[EXTRACTED DATA Boundary: Start]

$ cat src/verilog/zapt_pkg.sv
// package: register map, field layout and timing constants for zone phase timing
package zapt_pkg;

  // ----------------------------------------------------------------
  // register map
  // ----------------------------------------------------------------
  localparam logic [3:0] ZAPT_ADDR_TIMING = 4'h0;
  localparam logic [3:0] ZAPT_ADDR_CLKCFG = 4'h4;
  localparam logic [3:0] ZAPT_ADDR_STATUS = 4'h8;

  // ----------------------------------------------------------------
  // field positions of zone_timing_config
  // ----------------------------------------------------------------
  localparam int ZAPT_DBL_POS = 22;
  localparam int ZAPT_RDLEAD_POS = 12;
  localparam int ZAPT_RDACT_POS = 9;
  localparam int ZAPT_RDTRAIL_POS = 7;
  localparam int ZAPT_WRLEAD_POS = 5;
  localparam int ZAPT_WRACT_POS = 2;
  localparam int ZAPT_WRTRAIL_POS = 0;

  // ----------------------------------------------------------------
  // reset values
  // ----------------------------------------------------------------
  localparam logic [31:0] ZAPT_TIMING_RST = 32'h0000_3fff;
  localparam logic [2:0] ZAPT_CLKDIV_RST = 3'h1;

  // ----------------------------------------------------------------
  // phase clock divider codes
  // ----------------------------------------------------------------
  localparam logic [2:0] ZAPT_CLKDIV_1 = 3'h0;
  localparam logic [2:0] ZAPT_CLKDIV_2 = 3'h1;

  // ----------------------------------------------------------------
  // timing
  // ----------------------------------------------------------------
  localparam logic [3:0] ZAPT_ACTIVE_BASE = 4'h1;
  localparam int ZAPT_CNT_W = 5;

  typedef enum logic [1:0] {
    ZAPT_IDLE = 2'b00,
    ZAPT_LEAD = 2'b01,
    ZAPT_ACTIVE = 2'b11,
    ZAPT_TRAIL = 2'b10
  } zapt_phase_type;

endpackage : zapt_pkg

$ cat src/verilog/zapt_decode.sv
// decoder from timing fields to phase cycle counts
`timescale 1ns/1ns
module zapt_decode
  import zapt_pkg::*;
(
  input wire logic [31:0] cfg,
  input wire logic is_write,
  output logic [ZAPT_CNT_W-1:0] lead_cycles,
  output logic [ZAPT_CNT_W-1:0] active_cycles,
  output logic [ZAPT_CNT_W-1:0] trail_cycles,
  output logic lead_invalid
);

  logic dbl;
  logic [1:0] lead_code;
  logic [2:0] wait_code;
  logic [1:0] trail_code;
  logic [3:0] wait_cnt;

  always_comb begin
    dbl = cfg[ZAPT_DBL_POS];
    lead_code = is_write ? cfg[ZAPT_WRLEAD_POS +: 2] : cfg[ZAPT_RDLEAD_POS +: 2];
    wait_code = is_write ? cfg[ZAPT_WRACT_POS +: 3] : cfg[ZAPT_RDACT_POS +: 3];
    trail_code = is_write ? cfg[ZAPT_WRTRAIL_POS +: 2] : cfg[ZAPT_RDTRAIL_POS +: 2];
    lead_invalid = (lead_code == 2'h0);
    // code zero stays zero when doubled
    wait_cnt = dbl ? {wait_code, 1'b0} : {1'b0, wait_code};
    lead_cycles = dbl ? {2'h0, lead_code, 1'b0} : {3'h0, lead_code};
    active_cycles = {1'b0, wait_cnt} + {1'b0, ZAPT_ACTIVE_BASE};
    trail_cycles = dbl ? {2'h0, trail_code, 1'b0} : {3'h0, trail_code};
  end

endmodule : zapt_decode

$ cat src/verilog/zapt_top.sv
// zone access phase timing: config registers and lead/active/trail sequencer
//
// Overview of operation
// - read wait codes 110/111 add 6/7 active cycles, or 12/14 doubled.
// - read trail field gives 0..3 cycles, twice that doubled.
// - write lead codes 01..11 give 1..3 cycles, 2/4/6 doubled; 00 invalid.
// - write wait field adds 0..7 active cycles, or 0..14 even doubled.
// - write active phase is one base cycle plus decoded wait count.
// - write wait code 000 adds nothing, doubled or not.
// - write trail 00 gives zero; 01..11 give 1..3, or 2/4/6 doubled.
// - doubling select doubles every lead, wait and trail count.
// - read lead codes 01..11 give 1..3 cycles, 2/4/6 doubled; 00 invalid.
// - phase clock is system clock or half of it; other codes reserved.
`timescale 1ns/1ns
module zapt_top
  import zapt_pkg::*;
(
  input wire logic clk,
  input wire logic rst,
  input wire logic [3:0] addr,
  input wire logic [31:0] wdata,
  input wire logic wr_en,
  input wire logic rd_en,
  output logic [31:0] rdata,
  input wire logic start,
  input wire logic start_write,
  output logic busy,
  output logic lead_phase,
  output logic active_phase,
  output logic trail_phase,
  output logic done,
  output logic error
);

  // ----------------------------------------------------------------
  // registers
  // ----------------------------------------------------------------
  logic [31:0] timing_ff;
  logic [2:0] clkdiv_ff;
  logic [31:0] rdata_ff;
  logic err_ff;
  logic done_ff;

  always_ff @(posedge clk) begin
    if (rst) begin
      timing_ff <= ZAPT_TIMING_RST;
    end else if (wr_en && addr == ZAPT_ADDR_TIMING) begin
      timing_ff <= wdata;
    end
  end

  always_ff @(posedge clk) begin
    if (rst) begin
      clkdiv_ff <= ZAPT_CLKDIV_RST;
    end else if (wr_en && addr == ZAPT_ADDR_CLKCFG) begin
      clkdiv_ff <= wdata[2:0];
    end
  end

  // ----------------------------------------------------------------
  // phase clock enable
  // ----------------------------------------------------------------
  logic tick_ff;
  logic tick;

  always_ff @(posedge clk) begin
    if (rst) begin
      tick_ff <= 1'b0;
    end else begin
      tick_ff <= ~tick_ff;
    end
  end

  // reserved divider codes fall back to half rate, the slower safe choice
  assign tick = (clkdiv_ff == ZAPT_CLKDIV_1) ? 1'b1 : tick_ff;

  // ----------------------------------------------------------------
  // sequencer
  // ----------------------------------------------------------------
  zapt_phase_type state_ff;
  zapt_phase_type nxt_state;
  logic [ZAPT_CNT_W-1:0] cnt_ff;
  logic [ZAPT_CNT_W-1:0] nxt_cnt;
  logic wr_ff;
  logic [ZAPT_CNT_W-1:0] lead_c;
  logic [ZAPT_CNT_W-1:0] act_c;
  logic [ZAPT_CNT_W-1:0] trail_c;
  logic lead_bad;
  logic [ZAPT_CNT_W-1:0] s_lead;
  logic [ZAPT_CNT_W-1:0] s_act;
  logic [ZAPT_CNT_W-1:0] s_trail;
  logic s_bad;

  // live decode for the access being launched, latched decode while running
  zapt_decode u_decode (
    .cfg(timing_ff),
    .is_write((state_ff == ZAPT_IDLE) ? start_write : wr_ff),
    .lead_cycles(lead_c),
    .active_cycles(act_c),
    .trail_cycles(trail_c),
    .lead_invalid(lead_bad)
  );

  logic [ZAPT_CNT_W-1:0] act_ff;
  logic [ZAPT_CNT_W-1:0] trail_ff;

  assign s_lead = lead_c;
  assign s_act = act_c;
  assign s_trail = trail_c;
  assign s_bad = lead_bad;

  always_ff @(posedge clk) begin
    if (rst) begin
      wr_ff <= 1'b0;
      act_ff <= '0;
      trail_ff <= '0;
    end else if (state_ff == ZAPT_IDLE && start) begin
      wr_ff <= start_write;
      act_ff <= s_act;
      trail_ff <= s_trail;
    end
  end

  always_comb begin
    nxt_state = state_ff;
    nxt_cnt = cnt_ff;
    unique case (state_ff)
      ZAPT_IDLE: begin
        if (start && !s_bad) begin
          nxt_state = ZAPT_LEAD;
          nxt_cnt = s_lead;
        end
      end
      ZAPT_LEAD: begin
        if (tick) begin
          if (cnt_ff <= 5'h1) begin
            nxt_state = ZAPT_ACTIVE;
            nxt_cnt = act_ff;
          end else begin
            nxt_cnt = cnt_ff - 5'h1;
          end
        end
      end
      ZAPT_ACTIVE: begin
        if (tick) begin
          if (cnt_ff <= 5'h1) begin
            nxt_state = (trail_ff == '0) ? ZAPT_IDLE : ZAPT_TRAIL;
            nxt_cnt = trail_ff;
          end else begin
            nxt_cnt = cnt_ff - 5'h1;
          end
        end
      end
      ZAPT_TRAIL: begin
        if (tick) begin
          if (cnt_ff <= 5'h1) begin
            nxt_state = ZAPT_IDLE;
            nxt_cnt = '0;
          end else begin
            nxt_cnt = cnt_ff - 5'h1;
          end
        end
      end
    endcase
  end

  always_ff @(posedge clk) begin
    if (rst) begin
      state_ff <= ZAPT_IDLE;
      cnt_ff <= '0;
    end else begin
      state_ff <= nxt_state;
      cnt_ff <= nxt_cnt;
    end
  end

  // ----------------------------------------------------------------
  // status and outputs
  // ----------------------------------------------------------------
  logic finishing;
  assign finishing = (state_ff != ZAPT_IDLE) && (nxt_state == ZAPT_IDLE);

  always_ff @(posedge clk) begin
    if (rst) begin
      done_ff <= 1'b0;
    end else begin
      done_ff <= finishing;
    end
  end

  // invalid lead refuses the access; sticky until status read, set wins
  always_ff @(posedge clk) begin
    if (rst) begin
      err_ff <= 1'b0;
    end else if (state_ff == ZAPT_IDLE && start && s_bad) begin
      err_ff <= 1'b1;
    end else if (rd_en && addr == ZAPT_ADDR_STATUS) begin
      err_ff <= 1'b0;
    end
  end

  always_ff @(posedge clk) begin
    if (rst) begin
      rdata_ff <= '0;
    end else if (rd_en) begin
      unique case (addr)
        ZAPT_ADDR_TIMING: rdata_ff <= timing_ff;
        ZAPT_ADDR_CLKCFG: rdata_ff <= {29'h0, clkdiv_ff};
        ZAPT_ADDR_STATUS: rdata_ff <= {28'h0, err_ff, state_ff, (state_ff != ZAPT_IDLE)};
        default: rdata_ff <= '0;
      endcase
    end else begin
      rdata_ff <= '0;
    end
  end

  // ----------------------------------------------------------------
  // phase outputs
  // ----------------------------------------------------------------
  // taken from the next state, so the pins line up with state_ff
  // yet leave the block straight from a flop
  logic busy_ff;
  logic lead_out_ff;
  logic active_out_ff;
  logic trail_out_ff;

  always_ff @(posedge clk) begin
    if (rst) begin
      busy_ff <= 1'b0;
    end else begin
      busy_ff <= (nxt_state != ZAPT_IDLE);
    end
  end

  always_ff @(posedge clk) begin
    if (rst) begin
      lead_out_ff <= 1'b0;
    end else begin
      lead_out_ff <= (nxt_state == ZAPT_LEAD);
    end
  end

  always_ff @(posedge clk) begin
    if (rst) begin
      active_out_ff <= 1'b0;
    end else begin
      active_out_ff <= (nxt_state == ZAPT_ACTIVE);
    end
  end

  always_ff @(posedge clk) begin
    if (rst) begin
      trail_out_ff <= 1'b0;
    end else begin
      trail_out_ff <= (nxt_state == ZAPT_TRAIL);
    end
  end

  assign rdata = rdata_ff;
  assign busy = busy_ff;
  assign lead_phase = lead_out_ff;
  assign active_phase = active_out_ff;
  assign trail_phase = trail_out_ff;
  assign done = done_ff;
  assign error = err_ff;

endmodule : zapt_top
[config.mk]
export PLATFORM = sky130hd
export DESIGN_NAME = rsg_top
export DESIGN_NICKNAME = d
export VERILOG_FILES = /design/src/core/rsg_pkg.sv /design/src/core/rsg_top.sv /design/src/core/rsg_wdog.sv
export VERILOG_INCLUDE_DIRS = /design/src /design/src/core
export SDC_FILE = /design/constraint.sdc
export NUM_CORES = 2
export LEC_CHECK = 0
export ABC_AREA = 1
export BUFFER_PORTS_ARGS = -buffer_cell sky130_fd_sc_hd__buf_4
export CAP_MARGIN = 10
export CELL_PAD_IN_SITES_DETAIL_PLACEMENT = 1
export CELL_PAD_IN_SITES_GLOBAL_PLACEMENT = 2
export CORE_MARGIN = 2
export CORE_UTILIZATION = 42
export CTS_BUF_LIST = sky130_fd_sc_hd__clkbuf_4 sky130_fd_sc_hd__clkbuf_8
export CTS_CLUSTER_SIZE = 30
export DETAILED_ROUTE_END_ITERATION = 10
export PLACE_DENSITY = 0.93
export SYNTH_ARGS = -nofsm -noshare
export SYNTH_HDL_FRONTEND = slang
export SYNTH_SLANG_ARGS = --single-unit
[constraint.sdc]
create_clock -name ref_clk_i -period 105.7 [get_ports ref_clk_i]
set_clock_uncertainty 0.15 [all_clocks]
set_input_delay 21.14 -clock ref_clk_i [delete_from_list [all_inputs] [get_ports ref_clk_i]]
set_output_delay 21.14 -clock ref_clk_i [all_outputs]
set_load 0.03 [all_outputs]
[src/core/rsg_map.svh]
`ifndef RSG_MAP_SVH
`define RSG_MAP_SVH

// clock rate and supervisor charge delay
`define RSG_REF_CLK_KHZ     25000
`define RSG_CHARGE_TIME_US  100
`define RSG_CHARGE_CYCLES   ((`RSG_CHARGE_TIME_US * `RSG_REF_CLK_KHZ + 999) / 1000)
`define RSG_CHARGE_W        12

// watchdog counter: twenty stages, the top one is the trip output
`define RSG_WDOG_W          20
`define RSG_WDOG_STAGE      19

// bus geometry
`define RSG_LOW_ADDR_W      8
`define RSG_ROM_ADDR_W      13
`define RSG_RAM_DATA_W      4
`define RSG_RAM_DEPTH       256
`define RSG_PORT_HI_W       4
`define RSG_PORT_BIT_23     3

// apb register offsets (byte addresses)
`define RSG_APB_ADDR_W      12
`define RSG_REG_CTRL        12'h000
`define RSG_REG_STATUS      12'h004
`define RSG_REG_COUNT       12'h008
`define RSG_REG_CAUSE       12'h00C

// control fields
`define RSG_CTRL_INHIBIT    0
`define RSG_CTRL_RESET      2'h0

// status fields
`define RSG_ST_RESET_N      0
`define RSG_ST_SUPPLY_OK    1
`define RSG_ST_STAGE        2
`define RSG_ST_RAM_LO_N     3
`define RSG_ST_CAL_SW       4
`define RSG_ST_STATE_LSB    8

// reset cause fields, write one to clear
`define RSG_CAUSE_SUPPLY    0
`define RSG_CAUSE_WDOG      1
`define RSG_CAUSE_W         2
`define RSG_CAUSE_RESET     2'h1

`endif

[src/core/rsg_pkg.sv]
package rsg_pkg;

  `include "rsg_map.svh"

  // apb request from the master
  typedef struct packed {
    logic                       psel;
    logic                       penable;
    logic                       pwrite;
    logic [`RSG_APB_ADDR_W-1:0] paddr;
    logic [31:0]                pwdata;
  } rsg_apb_req_t;

  // apb answer to the master
  typedef struct packed {
    logic        pready;
    logic [31:0] prdata;
    logic        pslverr;
  } rsg_apb_rsp_t;

  // pins from the controller and the board, all asynchronous to ref_clk_i
  typedef struct packed {
    logic                       ale;
    logic                       rd_n;
    logic                       wr_n;
    logic                       prog_fetch_strobe_n_n;
    logic                       scan;
    logic                       test_req;
    logic                       supply_ok;
    logic                       cal_sw;
    logic                       pb14;
    logic [`RSG_PORT_HI_W-1:0]  pb20;
    logic [`RSG_LOW_ADDR_W-1:0] data;
  } rsg_pins_t;

  // supervisor phases
  typedef enum logic [1:0] {
    RSG_SUP_HOLD   = 2'b00,
    RSG_SUP_CHARGE = 2'b01,
    RSG_SUP_RUN    = 2'b10
  } rsg_sup_t;

  // watchdog state
  typedef struct packed {
    logic [`RSG_WDOG_W-1:0] count;
    logic                   stage;
  } rsg_wdog_state_t;

  // top level state
  typedef struct packed {
    rsg_pins_t                                        s1;
    rsg_pins_t                                        s2;
    logic                                             ale_d;
    logic                                             wr_d;
    logic                                             scan_d;
    logic                                             stage_d;
    rsg_sup_t                                         sup;
    logic [`RSG_CHARGE_W-1:0]                         charge;
    logic                                             rst_n;
    logic                                             ss_n;
    logic                                             ram_hi;
    logic                                             ram_lo_n;
    logic                                             prog_fetch_strobe_n_n;
    logic [`RSG_LOW_ADDR_W-1:0]                       low_addr;
    logic [`RSG_ROM_ADDR_W-1:0]                       rom_addr;
    logic [`RSG_RAM_DATA_W-1:0]                       wdata;
    logic [`RSG_RAM_DATA_W-1:0]                       rdata;
    logic                                             data_oe;
    logic                                             od;
    logic                                             rw_n;
    logic                                             inhibit;
    logic [`RSG_CAUSE_W-1:0]                          cause;
    rsg_apb_rsp_t                                     rsp;
    logic [`RSG_RAM_DEPTH-1:0][`RSG_RAM_DATA_W-1:0]   ram;
  } rsg_state_t;

endpackage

[EXTRACTED DATA Boundary: End]

* [TASK OBJECTIVE]
The output should be exactly the lines above from the line containing "busy_ff <= 1'b0;" to the line containing "export CAP_MARGIN = 10", inclusive, with no other lines.

* [ANSWER AREA]
      busy_ff <= 1'b0;
    end else begin
      busy_ff <= (nxt_state != ZAPT_IDLE);
    end
  end

  always_ff @(posedge clk) begin
    if (rst) begin
      lead_out_ff <= 1'b0;
    end else begin
      lead_out_ff <= (nxt_state == ZAPT_LEAD);
    end
  end

  always_ff @(posedge clk) begin
    if (rst) begin
      active_out_ff <= 1'b0;
    end else begin
      active_out_ff <= (nxt_state == ZAPT_ACTIVE);
    end
  end

  always_ff @(posedge clk) begin
    if (rst) begin
      trail_out_ff <= 1'b0;
    end else begin
      trail_out_ff <= (nxt_state == ZAPT_TRAIL);
    end
  end

  assign rdata = rdata_ff;
  assign busy = busy_ff;
  assign lead_phase = lead_out_ff;
  assign active_phase = active_out_ff;
  assign trail_phase = trail_out_ff;
  assign done = done_ff;
  assign error = err_ff;

endmodule : zapt_top
[config.mk]
export PLATFORM = sky130hd
export DESIGN_NAME = rsg_top
export DESIGN_NICKNAME = d
export VERILOG_FILES = /design/src/core/rsg_pkg.sv /design/src/core/rsg_top.sv /design/src/core/rsg_wdog.sv
export VERILOG_INCLUDE_DIRS = /design/src /design/src/core
export SDC_FILE = /design/constraint.sdc
export NUM_CORES = 2
export LEC_CHECK = 0
export ABC_AREA = 1
export BUFFER_PORTS_ARGS = -buffer_cell sky130_fd_sc_hd__buf_4
export CAP_MARGIN = 10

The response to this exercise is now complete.